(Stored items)

"""

==> src/rtl/wsh_pkg.sv <==
// wsh_pkg: shared constants, queue entry type and lookup3 helper functions
// for the word sequence hash block; used by every rtl file, depends on nothing
package wsh_pkg;

	localparam int unsigned LENGTH_BITS = 16;
	localparam int unsigned QUEUE_DEPTH = 4;
	localparam int unsigned QUEUE_AW    = $clog2(QUEUE_DEPTH);

	localparam logic [31:0] INIT_CONST = 32'hdeadbeef;
	localparam logic [31:0] SEED_RESET = 32'd2016;

	localparam logic [1:0] SLOT_A = 2'd0;
	localparam logic [1:0] SLOT_B = 2'd1;
	localparam logic [1:0] SLOT_C = 2'd2;

	// one classified key word as handed from front to back
	typedef struct packed {
		logic [31:0] word;
		logic [31:0] init;
		logic        first;
		logic        empty;
		logic        last;
		logic [1:0]  slot;
	} wsh_op_t;

	function automatic logic [31:0] rotl(input logic [31:0] x, input logic [4:0] r);
		rotl = (x << r) | (x >> (6'd32 - {1'b0, r}));
	endfunction

	// mix round half: x -= y; x ^= rotl(y, r)
	function automatic logic [31:0] mix_half(input logic [31:0] x, input logic [31:0] y,
		input logic [4:0] r);
		mix_half = (x - y) ^ rotl(y, r);
	endfunction

	// final avalanche step: x ^= y; x -= rotl(y, r)
	function automatic logic [31:0] fin_step(input logic [31:0] x, input logic [31:0] y,
		input logic [4:0] r);
		fin_step = (x ^ y) - rotl(y, r);
	endfunction

endpackage

==> src/rtl/wsh_front.sv <==
// wsh_front: takes key words, tracks key position and lane slot, holds the seed
// and builds one queue entry per request; depends on wsh_pkg
module wsh_front (
	input  logic                 clk,
	input  logic                 arst_n,
	input  logic                 cfg_we,
	input  logic [31:0]          cfg_wdata,
	input  logic                 in_valid,
	input  logic [31:0]          key_word,
	input  logic [15:0]          key_length,
	input  logic                 q_full,
	output logic                 push,
	output wsh_pkg::wsh_op_t     push_op
);

	logic [31:0]                       seed_q;
	logic [wsh_pkg::LENGTH_BITS-1:0]   words_left_q;
	logic [1:0]                        slot_q;
	logic [wsh_pkg::LENGTH_BITS-1:0]   len;
	logic                              is_start;

	always_comb begin
		len              = key_length[wsh_pkg::LENGTH_BITS-1:0];
		is_start         = (words_left_q == '0);
		push             = in_valid && !q_full;
		push_op.word     = key_word;
		push_op.init     = wsh_pkg::INIT_CONST + (32'(len) << 2) + seed_q;
		push_op.first    = is_start;
		push_op.empty    = is_start && (len == '0);
		push_op.slot     = is_start ? wsh_pkg::SLOT_A : slot_q;
		push_op.last     = is_start ? (len == wsh_pkg::LENGTH_BITS'(1))
			: (words_left_q == wsh_pkg::LENGTH_BITS'(1));
	end

	always_ff @(posedge clk or negedge arst_n) begin
		if (!arst_n) begin
			seed_q       <= wsh_pkg::SEED_RESET;
			words_left_q <= '0;
			slot_q       <= wsh_pkg::SLOT_A;
		end else begin
			if (cfg_we) begin
				seed_q <= cfg_wdata;
			end
			if (push && !push_op.empty) begin
				words_left_q <= (is_start ? len : words_left_q) - wsh_pkg::LENGTH_BITS'(1);
				if (push_op.last || push_op.slot == wsh_pkg::SLOT_C) begin
					slot_q <= wsh_pkg::SLOT_A;
				end else begin
					slot_q <= push_op.slot + 2'd1;
				end
			end
		end
	end

endmodule

==> src/rtl/wsh_queue.sv <==
// wsh_queue: short register queue of classified key words between front and
// back; depends on wsh_pkg
module wsh_queue (
	input  logic                 clk,
	input  logic                 arst_n,
	input  logic                 push,
	input  wsh_pkg::wsh_op_t     push_op,
	input  logic                 pop,
	output logic                 full,
	output logic                 head_valid,
	output wsh_pkg::wsh_op_t     head_op
);

	wsh_pkg::wsh_op_t                entry_q [wsh_pkg::QUEUE_DEPTH];
	logic [wsh_pkg::QUEUE_AW-1:0]    wr_ptr_q;
	logic [wsh_pkg::QUEUE_AW-1:0]    rd_ptr_q;
	logic [wsh_pkg::QUEUE_AW:0]      count_q;

	assign full       = (count_q == (wsh_pkg::QUEUE_AW+1)'(wsh_pkg::QUEUE_DEPTH));
	assign head_valid = (count_q != '0);
	assign head_op    = entry_q[rd_ptr_q];

	always_ff @(posedge clk) begin
		if (push) begin
			entry_q[wr_ptr_q] <= push_op;
		end
	end

	always_ff @(posedge clk or negedge arst_n) begin
		if (!arst_n) begin
			wr_ptr_q <= '0;
			rd_ptr_q <= '0;
			count_q  <= '0;
		end else begin
			if (push) begin
				wr_ptr_q <= wr_ptr_q + 1'b1;
			end
			if (pop) begin
				rd_ptr_q <= rd_ptr_q + 1'b1;
			end
			if (push && !pop) begin
				count_q <= count_q + 1'b1;
			end else if (pop && !push) begin
				count_q <= count_q - 1'b1;
			end
		end
	end

endmodule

"""

In the entries above, the lines from the one bearing "lookup3 helper functions" up to and including the one bearing "typedef struct packed" should be transcribed exactly; no other line is wanted.

// wsh_pkg: shared constants, queue entry type and lookup3 helper functions
// for the word sequence hash block; used by every rtl file, depends on nothing
package wsh_pkg;

	localparam int unsigned LENGTH_BITS = 16;
	localparam int unsigned QUEUE_DEPTH = 4;
	localparam int unsigned QUEUE_AW    = $clog2(QUEUE_DEPTH);

	localparam logic [31:0] INIT_CONST = 32'hdeadbeef;
	localparam logic [31:0] SEED_RESET = 32'd2016;

	localparam logic [1:0] SLOT_A = 2'd0;
	localparam logic [1:0] SLOT_B = 2'd1;
	localparam logic [1:0] SLOT_C = 2'd2;

	// one classified key word as handed from front to back
	typedef struct packed {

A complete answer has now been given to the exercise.